Return every line from the records below in which the word "points" is found.

##### INPUT RECORDS

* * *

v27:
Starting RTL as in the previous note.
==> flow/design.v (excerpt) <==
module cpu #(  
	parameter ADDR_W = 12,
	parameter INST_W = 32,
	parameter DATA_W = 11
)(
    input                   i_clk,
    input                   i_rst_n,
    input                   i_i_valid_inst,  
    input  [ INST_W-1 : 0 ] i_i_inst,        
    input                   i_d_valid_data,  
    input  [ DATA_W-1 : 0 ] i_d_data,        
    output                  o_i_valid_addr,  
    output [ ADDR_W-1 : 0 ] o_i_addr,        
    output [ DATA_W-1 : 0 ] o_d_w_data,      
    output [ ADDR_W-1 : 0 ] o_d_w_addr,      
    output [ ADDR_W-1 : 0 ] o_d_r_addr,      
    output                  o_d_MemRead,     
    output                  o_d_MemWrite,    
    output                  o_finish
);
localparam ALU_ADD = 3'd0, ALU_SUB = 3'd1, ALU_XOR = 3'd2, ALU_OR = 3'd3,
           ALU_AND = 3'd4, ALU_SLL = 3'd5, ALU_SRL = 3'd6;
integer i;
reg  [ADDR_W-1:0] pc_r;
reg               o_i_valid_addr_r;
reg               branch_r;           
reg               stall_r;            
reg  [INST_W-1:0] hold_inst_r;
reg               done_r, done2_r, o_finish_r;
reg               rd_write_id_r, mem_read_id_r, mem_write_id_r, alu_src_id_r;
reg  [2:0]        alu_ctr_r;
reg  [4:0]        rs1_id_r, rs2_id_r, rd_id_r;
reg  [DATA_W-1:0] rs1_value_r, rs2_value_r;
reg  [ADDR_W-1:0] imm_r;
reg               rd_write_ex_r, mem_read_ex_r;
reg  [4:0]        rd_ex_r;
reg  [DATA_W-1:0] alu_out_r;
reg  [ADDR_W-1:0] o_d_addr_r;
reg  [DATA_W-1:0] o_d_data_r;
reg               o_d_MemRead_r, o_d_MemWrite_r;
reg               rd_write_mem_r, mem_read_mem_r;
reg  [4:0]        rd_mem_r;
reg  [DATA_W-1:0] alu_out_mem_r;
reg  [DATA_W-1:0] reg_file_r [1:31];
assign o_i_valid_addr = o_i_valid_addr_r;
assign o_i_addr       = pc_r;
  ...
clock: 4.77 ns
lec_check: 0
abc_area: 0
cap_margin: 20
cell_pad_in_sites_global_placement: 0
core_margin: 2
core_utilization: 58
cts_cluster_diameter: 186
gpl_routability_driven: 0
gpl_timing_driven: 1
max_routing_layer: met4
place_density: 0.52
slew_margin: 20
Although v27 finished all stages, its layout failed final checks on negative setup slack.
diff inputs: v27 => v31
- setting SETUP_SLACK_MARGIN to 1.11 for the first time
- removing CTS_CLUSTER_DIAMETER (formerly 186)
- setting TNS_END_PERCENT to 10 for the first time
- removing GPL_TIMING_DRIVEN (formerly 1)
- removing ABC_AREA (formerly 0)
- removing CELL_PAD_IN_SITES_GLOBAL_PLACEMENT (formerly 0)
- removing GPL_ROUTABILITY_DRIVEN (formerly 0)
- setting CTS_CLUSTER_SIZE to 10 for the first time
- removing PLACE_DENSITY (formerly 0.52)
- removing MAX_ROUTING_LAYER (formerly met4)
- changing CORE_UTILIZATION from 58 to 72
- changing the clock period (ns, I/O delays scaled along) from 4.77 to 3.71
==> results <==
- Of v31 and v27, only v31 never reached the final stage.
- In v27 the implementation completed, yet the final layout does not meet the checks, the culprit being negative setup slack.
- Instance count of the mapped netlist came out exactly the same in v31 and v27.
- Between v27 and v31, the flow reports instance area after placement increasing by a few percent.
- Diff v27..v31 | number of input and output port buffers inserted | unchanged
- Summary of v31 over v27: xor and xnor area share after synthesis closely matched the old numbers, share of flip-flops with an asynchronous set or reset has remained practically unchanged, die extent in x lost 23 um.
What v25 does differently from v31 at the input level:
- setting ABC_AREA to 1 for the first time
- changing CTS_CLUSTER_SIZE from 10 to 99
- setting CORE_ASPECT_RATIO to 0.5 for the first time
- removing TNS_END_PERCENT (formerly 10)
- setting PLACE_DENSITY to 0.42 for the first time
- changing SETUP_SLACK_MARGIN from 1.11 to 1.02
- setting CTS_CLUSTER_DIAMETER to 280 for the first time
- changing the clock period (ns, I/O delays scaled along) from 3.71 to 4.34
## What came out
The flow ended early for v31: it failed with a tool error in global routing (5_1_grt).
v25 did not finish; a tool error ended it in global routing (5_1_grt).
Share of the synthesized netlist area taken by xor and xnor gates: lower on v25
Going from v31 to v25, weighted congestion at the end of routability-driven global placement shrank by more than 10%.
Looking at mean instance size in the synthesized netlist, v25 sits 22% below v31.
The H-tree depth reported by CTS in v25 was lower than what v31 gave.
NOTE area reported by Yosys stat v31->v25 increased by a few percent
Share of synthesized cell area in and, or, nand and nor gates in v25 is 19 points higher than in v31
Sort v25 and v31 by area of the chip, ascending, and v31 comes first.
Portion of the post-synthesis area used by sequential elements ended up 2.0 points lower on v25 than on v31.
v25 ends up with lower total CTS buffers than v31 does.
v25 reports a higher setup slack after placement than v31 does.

##########

WRITTEN RESPONSE:
Share of synthesized cell area in and, or, nand and nor gates in v25 is 19 points higher than in v31
Portion of the post-synthesis area used by sequential elements ended up 2.0 points lower on v25 than on v31.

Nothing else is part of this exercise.